More than 7,000 CUPE hospital and school board workers in Nova Scotia have given a big thumbs up to their new contracts.
CUPE Acute Care Co-ordinator Wayne Thomas says the hospital locals across rural Nova Scotia have voted 98% in favour of acceptance of their three-year deal.
Negotiating Committee Chair Karen MacKenzie was very pleased with the result saying, “We took a stand on a matter of principle which was equal pay for work of equal value for hospital workers in rural Nova Scotia.”
Highlights of that deal include:
- 2.9% Economic Adjustment (Wage Parity) for all employees effective and retroactive to April 1, 2009.

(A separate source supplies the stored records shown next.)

<file path="src/rtl/hazard_unit_md.sv">
// Hazard controller: forwarding, load-use stall, branch flush, multi-cycle mul/div hold in Execute.
// Optional macro HAZARD_PERF_EN adds saturating stall/flush cycle counters.
module hazard_unit_md #(
    parameter int REG_AW = 5,
    parameter int MD_LAT = 4,
    parameter int CNT_W  = 32
) (
    input  logic              clk,
    input  logic              rst_n,
    input  logic              RegWriteM,
    input  logic              RegWriteW,
    input  logic              PCSrcE,
    input  logic [1:0]        ResultSrcE,
    input  logic              MulDivE,
    input  logic [REG_AW-1:0] Rs1D,
    input  logic [REG_AW-1:0] Rs2D,
    input  logic [REG_AW-1:0] Rs1E,
    input  logic [REG_AW-1:0] Rs2E,
    input  logic [REG_AW-1:0] RdE,
    input  logic [REG_AW-1:0] RdM,
    input  logic [REG_AW-1:0] RdW,
    output logic              StallF,
    output logic              StallD,
    output logic              StallE,
    output logic              FlushD,
    output logic              FlushE,
    output logic              FlushM,
    output logic [1:0]        ForwardAE,
    output logic [1:0]        ForwardBE,
    output logic              MdBusy,
    output logic              MdDone,
    output logic [CNT_W-1:0]  StallCnt,
    output logic [CNT_W-1:0]  FlushCnt
);

    typedef enum logic {IDLE, BUSY} state_t;

    localparam logic [7:0] MD_INIT = 8'(MD_LAT - 1);

    state_t     state, state_nxt;
    logic [7:0] cnt, cnt_nxt;
    logic       lw_stall, md_stall, md_done;

    always_comb begin
        ForwardAE = 2'b00;
        ForwardBE = 2'b00;
        if (RegWriteM && Rs1E != '0 && Rs1E == RdM)      ForwardAE = 2'b10;
        else if (RegWriteW && Rs1E != '0 && Rs1E == RdW) ForwardAE = 2'b01;
        if (RegWriteM && Rs2E != '0 && Rs2E == RdM)      ForwardBE = 2'b10;
        else if (RegWriteW && Rs2E != '0 && Rs2E == RdW) ForwardBE = 2'b01;
    end

    // A load tagged as mul/div is handled by the mul/div path, not the load-use path.
    assign lw_stall = (ResultSrcE == 2'b01) && !MulDivE && (RdE != '0)
                   && ((Rs1D == RdE) || (Rs2D == RdE));

    always_comb begin
        state_nxt = state;
        cnt_nxt   = cnt;
        md_stall  = 1'b0;
        md_done   = 1'b0;
        if (!rst_n) begin
            state_nxt = IDLE;
            cnt_nxt   = '0;
        end else begin
            case (state)
                IDLE: begin
                    md_stall = MulDivE;
                    if (MulDivE) begin
                        cnt_nxt   = MD_INIT;
                        state_nxt = BUSY;
                    end
                end
                BUSY: begin
                    cnt_nxt  = cnt - 8'd1;
                    md_stall = (cnt != 8'd1);
                    md_done  = (cnt == 8'd1);
                    if (cnt == 8'd1) state_nxt = IDLE;
                end
                default: state_nxt = IDLE;
            endcase
        end
    end

    always_ff @(posedge clk) begin
        if (!rst_n) begin
            state <= IDLE;
            cnt   <= '0;
        end else begin
            state <= state_nxt;
            cnt   <= cnt_nxt;
        end
    end

    // The held op must never be killed, so the mul/div stall masks every flush into E/D.
    assign StallF = lw_stall | md_stall;
    assign StallD = lw_stall | md_stall;
    assign StallE = md_stall;
    assign FlushM = md_stall;
    assign FlushD = PCSrcE & ~md_stall;
    assign FlushE = (PCSrcE | lw_stall) & ~md_stall;
    assign MdBusy = rst_n & (state == BUSY);
    assign MdDone = md_done;

`ifdef HAZARD_PERF_EN
    logic [CNT_W-1:0] stall_cnt, flush_cnt;

    always_ff @(posedge clk) begin
        if (!rst_n) begin
            stall_cnt <= '0;
            flush_cnt <= '0;
        end else begin
            if (StallF && stall_cnt != '1) stall_cnt <= stall_cnt + 1'b1;
            if (FlushE && flush_cnt != '1) flush_cnt <= flush_cnt + 1'b1;
        end
    end

    assign StallCnt = stall_cnt;
    assign FlushCnt = flush_cnt;
`else
    assign StallCnt = '0;
    assign FlushCnt = '0;
`endif

endmodule

</file>
File: src/rtl/ps2_game_input.sv
// PS/2 set-2 scancode decoder for the game: turns make/break codes into
// held-key flags and registered move/fire/pause controls with a fire cooldown.
module ps2_game_input #(
  parameter int unsigned FIRE_COOLDOWN = 2500000
) (
  input  logic       vga_clk,
  input  logic       reset,
  input  logic [7:0] ps2_key_data,
  input  logic       ps2_key_pressed,
  output logic       move_left,
  output logic       move_right,
  output logic       fire,
  output logic       pause
);

  localparam logic [7:0]  CODE_EXT   = 8'hE0;
  localparam logic [7:0]  CODE_BRK   = 8'hF0;
  localparam logic [7:0]  CODE_A     = 8'h1C;
  localparam logic [7:0]  CODE_D     = 8'h23;
  localparam logic [7:0]  CODE_SPACE = 8'h29;
  localparam logic [7:0]  CODE_P     = 8'h4D;
  localparam logic [7:0]  CODE_LARR  = 8'h6B;
  localparam logic [7:0]  CODE_RARR  = 8'h74;
  localparam logic [21:0] CD_RELOAD  = 22'(FIRE_COOLDOWN - 1);

  typedef enum logic [1:0] {IDLE, EXT, BRK, EXT_BRK} state_t;

  state_t      state;
  state_t      state_next;
  logic        norm_make;
  logic        norm_brk;
  logic        ext_make;
  logic        ext_brk;
  logic        held_a;
  logic        held_larrow;
  logic        held_d;
  logic        held_rarrow;
  logic        held_space;
  logic        held_p;
  logic        p_make_q;
  logic        p_brk_q;
  logic        pause_next;
  logic        lreq;
  logic        rreq;
  logic        fire_next;
  logic [21:0] cd;

  // Prefix tracker state register; a reset drops any pending E0/F0 prefix.
  always_ff @(posedge vga_clk) begin
    if (reset) state <= IDLE;
    else       state <= state_next;
  end

  // Next-state logic: only strobed bytes move the prefix tracker.
  always_comb begin
    state_next = state;
    if (ps2_key_pressed) begin
      case (state)
        IDLE: begin
          if (ps2_key_data == CODE_EXT)      state_next = EXT;
          else if (ps2_key_data == CODE_BRK) state_next = BRK;
          else                               state_next = IDLE;
        end
        EXT: begin
          if (ps2_key_data == CODE_BRK)      state_next = EXT_BRK;
          else if (ps2_key_data == CODE_EXT) state_next = EXT;
          else                               state_next = IDLE;
        end
        BRK:     state_next = IDLE;
        EXT_BRK: state_next = IDLE;
        default: state_next = IDLE;
      endcase
    end
  end

  // Decoded key events for the byte that completes a make or break sequence.
  always_comb begin
    norm_make = 1'b0;
    norm_brk  = 1'b0;
    ext_make  = 1'b0;
    ext_brk   = 1'b0;
    if (ps2_key_pressed) begin
      case (state)
        IDLE:    norm_make = (ps2_key_data != CODE_EXT) && (ps2_key_data != CODE_BRK);
        EXT:     ext_make  = (ps2_key_data != CODE_EXT) && (ps2_key_data != CODE_BRK);
        BRK:     norm_brk  = (ps2_key_data != CODE_EXT);
        EXT_BRK: ext_brk   = 1'b1;
        default: ;
      endcase
    end
  end

  // Held-key flags track make/break on the consuming edge; P events are staged one cycle.
  always_ff @(posedge vga_clk) begin
    if (reset) begin
      held_a      <= 1'b0;
      held_larrow <= 1'b0;
      held_d      <= 1'b0;
      held_rarrow <= 1'b0;
      held_space  <= 1'b0;
      p_make_q    <= 1'b0;
      p_brk_q     <= 1'b0;
    end else begin
      if (norm_make && ps2_key_data == CODE_A)          held_a <= 1'b1;
      else if (norm_brk && ps2_key_data == CODE_A)      held_a <= 1'b0;
      if (ext_make && ps2_key_data == CODE_LARR)        held_larrow <= 1'b1;
      else if (ext_brk && ps2_key_data == CODE_LARR)    held_larrow <= 1'b0;
      if (norm_make && ps2_key_data == CODE_D)          held_d <= 1'b1;
      else if (norm_brk && ps2_key_data == CODE_D)      held_d <= 1'b0;
      if (ext_make && ps2_key_data == CODE_RARR)        held_rarrow <= 1'b1;
      else if (ext_brk && ps2_key_data == CODE_RARR)    held_rarrow <= 1'b0;
      if (norm_make && ps2_key_data == CODE_SPACE)      held_space <= 1'b1;
      else if (norm_brk && ps2_key_data == CODE_SPACE)  held_space <= 1'b0;
      p_make_q <= norm_make && (ps2_key_data == CODE_P);
      p_brk_q  <= norm_brk && (ps2_key_data == CODE_P);
    end
  end

  // Control terms for the output stage; move and fire are gated by the pause value being registered.
  always_comb begin
    pause_next = pause ^ (p_make_q & ~held_p);
    lreq       = held_a | held_larrow;
    rreq       = held_d | held_rarrow;
    fire_next  = held_space & (cd == 22'd0) & ~pause_next;
  end

  // Registered outputs, P edge-detect and fire cooldown counter.
  always_ff @(posedge vga_clk) begin
    if (reset) begin
      held_p     <= 1'b0;
      pause      <= 1'b0;
      move_left  <= 1'b0;
      move_right <= 1'b0;
      fire       <= 1'b0;
      cd         <= 22'd0;
    end else begin
      pause      <= pause_next;
      if (p_make_q)     held_p <= 1'b1;
      else if (p_brk_q) held_p <= 1'b0;
      move_left  <= lreq & ~rreq & ~pause_next;
      move_right <= rreq & ~lreq & ~pause_next;
      fire       <= fire_next;
      if (fire_next)          cd <= CD_RELOAD;
      else if (cd != 22'd0)   cd <= cd - 22'd1;
    end
  end

endmodule
===== config.mk =====
export PLATFORM = sky130hd
export DESIGN_NAME = lsu_flat
export DESIGN_NICKNAME = d
export VERILOG_FILES = /design/src/rtl/lsu_if.sv /design/src/rtl/lsu.sv /design/src/flat_wrapper.sv
export SDC_FILE = /design/constraint.sdc
export NUM_CORES = 1
export LEC_CHECK = 0
export CORE_MARGIN = 8
export CORE_UTILIZATION = 51
export CTS_BUF_LIST = sky130_fd_sc_hd__clkbuf_2
export DETAILED_ROUTE_END_ITERATION = 7
export PLACE_DENSITY = 0.82
export SYNTH_ARGS = -nofsm -noshare
export SYNTH_HDL_FRONTEND = slang
export SYNTH_SLANG_ARGS = --single-unit

===== constraint.sdc =====
create_clock -name clk -period 2.56 [get_ports clk]
set_input_delay 0.768 -clock clk [delete_from_list [all_inputs] [get_ports clk]]
set_output_delay 0.768 -clock clk [all_outputs]
set_load 0.02 [all_outputs]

- Approx. 6% LPN and 2.1% Health Care Adjustments (for all classifications paid equal to and above the rate of Lab Tech and Radiology Tech) effective and retroactive to September 1, 2009.
- 1% adjustment to all rates effective and retroactive to November 1, 2009.
- 1% adjustment to all rates effective November 1, 2010.
- Wage Parity (reclassifications and any bargained classification adjustments) will now be maintained under our Collective Agreement.
Meanwhile ratification votes for school board locals ranged from 88% to 96%.
CUPE School Board Co-ordinator Kathy MacLeod says the five-year deal runs from April 1, 2007 to April 1, 2011. Here are the wage highlights:
- 2.9% wage increase retroactive to April 1, 2007
- 2.9% wage increase retroactive to April 1, 2008
- 2.9% wage increase retroactive to April 1, 2009
- 1% wage increase, April 1, 2010
- 1% wage increase, April 1, 2011
Wilfridine Crowdis, Chair of the Nova Scotia School Board Council of Unions, says, “We achieved our goal which was to receive the same increases that teachers and other workers in our sector received. As we said in our public campaign, this was all about fairness – nothing more, nothing less.”
CUPE Nova Scotia President Danny Cavanagh had nothing but praise for the two groups. “This round of bargaining was a tough first test for us with the new NDP government. I want to commend our members for taking such a strong stand and giving their negotiating committees very strong strike mandates.
“We were quite successful in our strike-averting campaign in winning public support for our issues and that made the difference when it came down to crunch time in bargaining,” says Cavanagh.